02-Feb-2011 - Last updated on 02-Feb-2011 at 08:29 GMT

START is opening an oncology-focused Phase I unit in China to meet demand for early-stage cancer trials in the growth market.

Establishing the 5,000 sq ft oncology unit in Shanghai, China expands South Texas Accelerated Research Therapeutics’ (START) Phase I network into Asia. The site allows multinational sponsors to tap into China, supports local research and improves access to experimental drugs.

START is opening the unit, a joint venture with China-based Cenova Ventures, on the fourth floor of the Fudan University Shanghai Cancer Center (FUSCC). An estimated 600,000 patients visit FUSCC each year, giving sponsors access to a significant number of potential trial participants.

“We expect to enrol our first patient in July”, said Gina Mangold, chief operating officer at START. Before then START will train staff, renovate clinical space, purchase equipment and secure sponsors. START hopes to have a 50/50 split between local and multinational pharma sponsors.

When operational the site will house 10 transfusion chairs for use in conducting Phase I trials. Initially 11 people will work at the unit but START plans to hire a further 18 employees within two years of opening.
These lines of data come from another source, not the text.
**src/rtl/fetch_pkg.sv**
```systemverilog
// Shared definitions for the fetch PC generator: branch-type encodings and
// a ceiling-log2 helper used to size slot indices, pointers and counters.
package fetch_pkg;

  localparam logic [1:0] BR_RETURN = 2'b00;
  localparam logic [1:0] BR_CALL   = 2'b01;
  localparam logic [1:0] BR_JUMP   = 2'b10;
  localparam logic [1:0] BR_COND   = 2'b11;

  // Smallest r with 2**r >= n (0 for n <= 1).
  function automatic int clog2(input int n);
    int r;
    r = 0;
    while ((1 << r) < n) r = r + 1;
    return r;
  endfunction

endpackage

```
**src/rtl/fetch_target_queue.sv**
```systemverilog
// Generic FIFO used as the Fetch Target Queue.
// Flush empties the queue in one cycle and overrides a simultaneous dequeue.
// Optional macro FETCH_FTQ_BYPASS_EN: when the queue is empty, an incoming
// entry is shown on the read side in the same cycle and, if taken, is never
// written into storage.
module fetch_target_queue
  import fetch_pkg::*;
#(
  parameter int  DEPTH = 4,
  parameter type T     = logic [7:0],
  parameter int  PTR_W = clog2(DEPTH),
  parameter int  CNT_W = clog2(DEPTH) + 1
) (
  input  logic             clk,
  input  logic             reset,
  input  logic             flush,
  input  logic             enqValid,
  input  T                 enqData,
  input  logic             deqReady,
  output logic             deqValid,
  output T                 deqData,
  output logic [CNT_W-1:0] count
);

  T                 mem [DEPTH];
  logic [PTR_W-1:0] wrPtr;
  logic [PTR_W-1:0] rdPtr;
  logic             full;
  logic             empty;
  logic             wrEn;
  logic             rdEn;

  assign full  = (count == CNT_W'(DEPTH));
  assign empty = (count == '0);
  assign rdEn  = ~empty & deqReady & ~flush;

`ifdef FETCH_FTQ_BYPASS_EN
  logic bypass;
  assign bypass   = empty & enqValid & ~flush;
  assign deqValid = ~empty | bypass;
  assign deqData  = empty ? enqData : mem[rdPtr];
  assign wrEn     = enqValid & ~full & ~flush & ~(bypass & deqReady);
`else
  assign deqValid = ~empty;
  assign deqData  = mem[rdPtr];
  assign wrEn     = enqValid & ~full & ~flush;
`endif

  // Entry storage: data only, no reset needed.
  always_ff @(posedge clk) begin
    if (wrEn) mem[wrPtr] <= enqData;
  end

  // Pointers and occupancy; pointers wrap naturally since DEPTH is a power of two.
  always_ff @(posedge clk or posedge reset) begin
    if (reset) begin
      wrPtr <= '0;
      rdPtr <= '0;
      count <= '0;
    end else if (flush) begin
      wrPtr <= '0;
      rdPtr <= '0;
      count <= '0;
    end else begin
      if (wrEn) wrPtr <= wrPtr + PTR_W'(1);
      if (rdEn) rdPtr <= rdPtr + PTR_W'(1);
      case ({wrEn, rdEn})
        2'b10:   count <= count + CNT_W'(1);
        2'b01:   count <= count - CNT_W'(1);
        default: count <= count;
      endcase
    end
  end

endmodule

```
**src/rtl/fetch_pc_gen.sv**
```systemverilog
// Next-PC generator for a FETCH_WIDTH-wide fetch stage.
// Picks the next PC from redirects, the first effective BTB hit or the
// sequential block address, drives RAS push/pop and enqueues one block
// descriptor per advance into the Fetch Target Queue.
// Optional macro FETCH_FTQ_BYPASS_EN enables same-cycle FTQ bypass when empty.
module fetch_pc_gen
  import fetch_pkg::*;
#(
  parameter int FETCH_WIDTH = 4,
  parameter int INST_BYTES  = 8,
  parameter int PC_W        = 32,
  parameter int FTQ_DEPTH   = 4,
  parameter int SLOT_W      = (FETCH_WIDTH > 1) ? clog2(FETCH_WIDTH) : 1,
  parameter int CNT_W       = clog2(FTQ_DEPTH) + 1
) (
  input  logic                        clk,
  input  logic                        reset,
  input  logic                        stall_i,
  input  logic                        recoverEX_i,
  input  logic [PC_W-1:0]             targetEX_i,
  input  logic                        recoverID_i,
  input  logic                        rtrID_i,
  input  logic [PC_W-1:0]             targetID_i,
  input  logic [PC_W-1:0]             rasTop_i,
  input  logic [PC_W-1:0]             rasTopCP_i,
  input  logic [FETCH_WIDTH-1:0]      btbHit_i,
  input  logic [2*FETCH_WIDTH-1:0]    btbType_i,
  input  logic [FETCH_WIDTH-1:0]      pred_i,
  input  logic [PC_W*FETCH_WIDTH-1:0] btbTarget_i,
  output logic [PC_W-1:0]             pc_o,
  output logic                        rasPush_o,
  output logic [PC_W-1:0]             rasPushAddr_o,
  output logic                        rasPop_o,
  output logic                        ftqValid_o,
  input  logic                        ftqReady_i,
  output logic [PC_W-1:0]             ftqPc_o,
  output logic                        ftqTaken_o,
  output logic [SLOT_W-1:0]           ftqSlot_o,
  output logic [PC_W-1:0]             ftqNextPc_o,
  output logic [CNT_W-1:0]            ftqCount_o
);

  typedef struct packed {
    logic [PC_W-1:0]   pc;
    logic              taken;
    logic [SLOT_W-1:0] slot;
    logic [PC_W-1:0]   nextPc;
  } ftqEntry_t;

  logic [PC_W-1:0]        pcReg;
  logic [FETCH_WIDTH-1:0] eff;
  logic                   hitAny;
  logic [SLOT_W-1:0]      k;
  logic [1:0]             typeK;
  logic [PC_W-1:0]        targetK;
  logic [PC_W-1:0]        seqPc;
  logic [PC_W-1:0]        predNext;
  logic                   recovery;
  logic [PC_W-1:0]        recTarget;
  logic                   advance;
  logic                   doPush;
  ftqEntry_t              enqEntry;
  ftqEntry_t              headEntry;

  // Effective hits: conditional branches count only when predicted taken.
  always_comb begin
    for (int i = 0; i < FETCH_WIDTH; i++) begin
      eff[i] = btbHit_i[i] & (pred_i[i] | (btbType_i[2*i +: 2] != BR_COND));
    end
  end

  // Priority encoder: lowest effective slot wins, scanning high to low.
  always_comb begin
    k = '0;
    for (int i = FETCH_WIDTH - 1; i >= 0; i--) begin
      if (eff[i]) k = SLOT_W'(i);
    end
  end

  assign hitAny  = |eff;
  assign typeK   = btbType_i[2*k +: 2];
  assign targetK = btbTarget_i[PC_W*k +: PC_W];
  assign seqPc   = pcReg + PC_W'(FETCH_WIDTH * INST_BYTES);

  // Predicted successor: returns use the RAS top, other hits the BTB target.
  always_comb begin
    predNext = seqPc;
    if (hitAny) predNext = (typeK == BR_RETURN) ? rasTop_i : targetK;
  end

  // Redirect selection: execute stage outranks decode stage.
  always_comb begin
    recTarget = targetID_i;
    if (recoverEX_i)  recTarget = targetEX_i;
    else if (rtrID_i) recTarget = rasTopCP_i;
  end

  assign recovery = recoverEX_i | recoverID_i;
  assign advance  = ~reset & ~recovery & ~stall_i & (ftqCount_o < CNT_W'(FTQ_DEPTH));

  // PC register: redirects always win; otherwise step only on advance.
  always_ff @(posedge clk or posedge reset) begin
    if (reset)        pcReg <= '0;
    else if (recovery) pcReg <= recTarget;
    else if (advance)  pcReg <= predNext;
  end

  assign pc_o          = pcReg;
  assign doPush        = advance & hitAny & (typeK == BR_CALL);
  assign rasPush_o     = doPush;
  assign rasPop_o      = advance & hitAny & (typeK == BR_RETURN);
  assign rasPushAddr_o = doPush ? pcReg + PC_W'((32'(k) + 32'd1) * 32'(INST_BYTES)) : pcReg;

  assign enqEntry.pc     = pcReg;
  assign enqEntry.taken  = hitAny;
  assign enqEntry.slot   = k;
  assign enqEntry.nextPc = predNext;

  fetch_target_queue #(
    .DEPTH (FTQ_DEPTH),
    .T     (ftqEntry_t),
    .CNT_W (CNT_W)
  ) uFtq (
    .clk      (clk),
    .reset    (reset),
    .flush    (recovery),
    .enqValid (advance),
    .enqData  (enqEntry),
    .deqReady (ftqReady_i),
    .deqValid (ftqValid_o),
    .deqData  (headEntry),
    .count    (ftqCount_o)
  );

  assign ftqPc_o     = headEntry.pc;
  assign ftqTaken_o  = headEntry.taken;
  assign ftqSlot_o   = headEntry.slot;
  assign ftqNextPc_o = headEntry.nextPc;

endmodule

```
International oncology expansion

The Shanghai site follows the launch of START Phase I units in San Antonio, Texas and Madrid, Spain. START plans to open more Phase I units, Anthony Tolcher, clinical director at company, told Outsourcing-Pharma, but a specific timeline or target geographies are yet to be decided.

“When researchers are ending the day in one START location, our colleagues will be starting their day and will pick up right where we left off”, said Tolcher in a press statement.

Phase I in China

The site will boost Phase I oncology capabilities, an underdeveloped area at FUSCC and throughout China, to further its drug development aspirations in an important, expanding therapeutic area.

“It is important for us to upgrade our capabilities in conducting early phase and first-time-in-human (FTIH) clinical studies”, said Jin Li, director of the oncology unit at FUSCC. Most previous trials at FUSCC have been Phase II and III.

FUSCC has limited Phase I experience but has a heritage in clinical trials and is keen to expand capabilities. It was among the first sites to receive a Chinese State Food and Drug Administration (SFDA) experimental drug test license and is now moving to the forefront of Phase I oncology.

“For us, we can learn the American experience in drug development, improve our system in drug tests and increase our center’s impact in the world. We are excited about this collaboration”, said Guoliang Jiang, president of FUSCC.